Print every line below. Match each one exactly.

************

File: src/rtl/microop_sequencer.sv
// Microcode sequencer: owns the opcode register and micro-op counter and
// forms the 11-bit microcode ROM address {OPCODE, COUNT}. Adds boot gating,
// datapath stall, debug halt / single-step at instruction boundaries and
// recovery from a runaway micro-op counter.
//
// Ports:
//   CLK  system clock, rising edge
//   RST  asynchronous active-high reset
//   seq  sequencer side of microop_sequencer_if (control word fields,
//        opcode sources, debug/boot controls in; address and status out)
module microop_sequencer #(
    parameter logic [5:0] RESET_OPCODE  = 6'd0,
    parameter logic [5:0] FETCH_OPCODE  = 6'd1,
    parameter logic [2:0] IN_OPCODE_SEL = 3'd6
) (
    input  logic                    CLK,
    input  logic                    RST,
    microop_sequencer_if.slave      seq
);

    typedef enum logic [1:0] {
        ST_BOOT,
        ST_RUN,
        ST_HALTED
    } state_e;

    state_e     state_q, state_d;
    logic [5:0] opcode_q, opcode_d;
    logic [4:0] count_q, count_d;
    logic       fault_q, fault_d;

    logic       boundary;
    logic       fault_set;
    logic       opc_wr;
    logic [5:0] opc_new;
    logic       overflow;

    always_ff @(posedge CLK or posedge RST) begin
        if (RST) begin
            state_q  <= ST_BOOT;
            opcode_q <= RESET_OPCODE;
            count_q  <= '0;
            fault_q  <= 1'b0;
        end else begin
            state_q  <= state_d;
            opcode_q <= opcode_d;
            count_q  <= count_d;
            fault_q  <= fault_d;
        end
    end

    always_comb begin
        state_d   = state_q;
        opcode_d  = opcode_q;
        count_d   = count_q;
        boundary  = 1'b0;
        fault_set = 1'b0;

        opc_wr   = (seq.CTRL_IN_PLANE == IN_OPCODE_SEL);
        opc_new  = seq.CTRL_OPCODE_SEL ? seq.BUS_LOW : seq.OPWORD_OPCODE;
        // A counter at its last slot that is not being reset would wrap
        // into the same instruction; treat that as a runaway microprogram.
        overflow = (count_q == '1) && !seq.CTRL_MISC;

        if (seq.N_BOOTED) begin
            // Boot gating overrides everything, even mid-instruction.
            state_d  = ST_BOOT;
            opcode_d = RESET_OPCODE;
            count_d  = '0;
        end else begin
            case (state_q)
                ST_BOOT: begin
                    state_d  = ST_RUN;
                    opcode_d = RESET_OPCODE;
                    count_d  = '0;
                end

                ST_RUN: begin
                    if (!seq.STALL) begin
                        if (overflow) begin
                            opcode_d  = RESET_OPCODE;
                            count_d   = '0;
                            fault_set = 1'b1;
                        end else begin
                            count_d = seq.CTRL_MISC ? '0 : count_q + 5'd1;
                            if (opc_wr) begin
                                opcode_d = opc_new;
                                if (seq.CTRL_MISC && (opc_new == FETCH_OPCODE)) begin
                                    boundary = 1'b1;
                                    if (seq.HALT_REQ || seq.STEP_MODE) begin
                                        state_d  = ST_HALTED;
                                        opcode_d = FETCH_OPCODE;
                                        count_d  = '0;
                                    end
                                end
                            end
                        end
                    end
                end

                ST_HALTED: begin
                    if (seq.STEP || (!seq.HALT_REQ && !seq.STEP_MODE)) begin
                        state_d = ST_RUN;
                    end
                end

                default: begin
                    state_d  = ST_BOOT;
                    opcode_d = RESET_OPCODE;
                    count_d  = '0;
                end
            endcase
        end

        // Set beats clear when both land on the same edge.
        if (fault_set) begin
            fault_d = 1'b1;
        end else if (seq.FAULT_CLR) begin
            fault_d = 1'b0;
        end else begin
            fault_d = fault_q;
        end
    end

    assign seq.UADDR     = {opcode_q, count_q};
    assign seq.OPCODE    = opcode_q;
    assign seq.COUNT     = count_q;
    assign seq.UOP_VALID = (state_q == ST_RUN) && !seq.STALL;
    assign seq.HALTED    = (state_q == ST_HALTED);
    assign seq.BOUNDARY  = boundary;
    assign seq.FAULT     = fault_q;

endmodule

************

• [ANSWER BOX]:
File: src/rtl/microop_sequencer.sv
// Microcode sequencer: owns the opcode register and micro-op counter and
// forms the 11-bit microcode ROM address {OPCODE, COUNT}. Adds boot gating,
// datapath stall, debug halt / single-step at instruction boundaries and
// recovery from a runaway micro-op counter.
//
// Ports:
//   CLK  system clock, rising edge
//   RST  asynchronous active-high reset
//   seq  sequencer side of microop_sequencer_if (control word fields,
//        opcode sources, debug/boot controls in; address and status out)
module microop_sequencer #(
    parameter logic [5:0] RESET_OPCODE  = 6'd0,
    parameter logic [5:0] FETCH_OPCODE  = 6'd1,
    parameter logic [2:0] IN_OPCODE_SEL = 3'd6
) (
    input  logic                    CLK,
    input  logic                    RST,
    microop_sequencer_if.slave      seq
);

    typedef enum logic [1:0] {
        ST_BOOT,
        ST_RUN,
        ST_HALTED
    } state_e;

    state_e     state_q, state_d;
    logic [5:0] opcode_q, opcode_d;
    logic [4:0] count_q, count_d;
    logic       fault_q, fault_d;

    logic       boundary;
    logic       fault_set;
    logic       opc_wr;
    logic [5:0] opc_new;
    logic       overflow;

    always_ff @(posedge CLK or posedge RST) begin
        if (RST) begin
            state_q  <= ST_BOOT;
            opcode_q <= RESET_OPCODE;
            count_q  <= '0;
            fault_q  <= 1'b0;
        end else begin
            state_q  <= state_d;
            opcode_q <= opcode_d;
            count_q  <= count_d;
            fault_q  <= fault_d;
        end
    end

    always_comb begin
        state_d   = state_q;
        opcode_d  = opcode_q;
        count_d   = count_q;
        boundary  = 1'b0;
        fault_set = 1'b0;

        opc_wr   = (seq.CTRL_IN_PLANE == IN_OPCODE_SEL);
        opc_new  = seq.CTRL_OPCODE_SEL ? seq.BUS_LOW : seq.OPWORD_OPCODE;
        // A counter at its last slot that is not being reset would wrap
        // into the same instruction; treat that as a runaway microprogram.
        overflow = (count_q == '1) && !seq.CTRL_MISC;

        if (seq.N_BOOTED) begin
            // Boot gating overrides everything, even mid-instruction.
            state_d  = ST_BOOT;
            opcode_d = RESET_OPCODE;
            count_d  = '0;
        end else begin
            case (state_q)
                ST_BOOT: begin
                    state_d  = ST_RUN;
                    opcode_d = RESET_OPCODE;
                    count_d  = '0;
                end

                ST_RUN: begin
                    if (!seq.STALL) begin
                        if (overflow) begin
                            opcode_d  = RESET_OPCODE;
                            count_d   = '0;
                            fault_set = 1'b1;
                        end else begin
                            count_d = seq.CTRL_MISC ? '0 : count_q + 5'd1;
                            if (opc_wr) begin
                                opcode_d = opc_new;
                                if (seq.CTRL_MISC && (opc_new == FETCH_OPCODE)) begin
                                    boundary = 1'b1;
                                    if (seq.HALT_REQ || seq.STEP_MODE) begin
                                        state_d  = ST_HALTED;
                                        opcode_d = FETCH_OPCODE;
                                        count_d  = '0;
                                    end
                                end
                            end
                        end
                    end
                end

                ST_HALTED: begin
                    if (seq.STEP || (!seq.HALT_REQ && !seq.STEP_MODE)) begin
                        state_d = ST_RUN;
                    end
                end

                default: begin
                    state_d  = ST_BOOT;
                    opcode_d = RESET_OPCODE;
                    count_d  = '0;
                end
            endcase
        end

        // Set beats clear when both land on the same edge.
        if (fault_set) begin
            fault_d = 1'b1;
        end else if (seq.FAULT_CLR) begin
            fault_d = 1'b0;
        end else begin
            fault_d = fault_q;
        end
    end

    assign seq.UADDR     = {opcode_q, count_q};
    assign seq.OPCODE    = opcode_q;
    assign seq.COUNT     = count_q;
    assign seq.UOP_VALID = (state_q == ST_RUN) && !seq.STALL;
    assign seq.HALTED    = (state_q == ST_HALTED);
    assign seq.BOUNDARY  = boundary;
    assign seq.FAULT     = fault_q;

endmodule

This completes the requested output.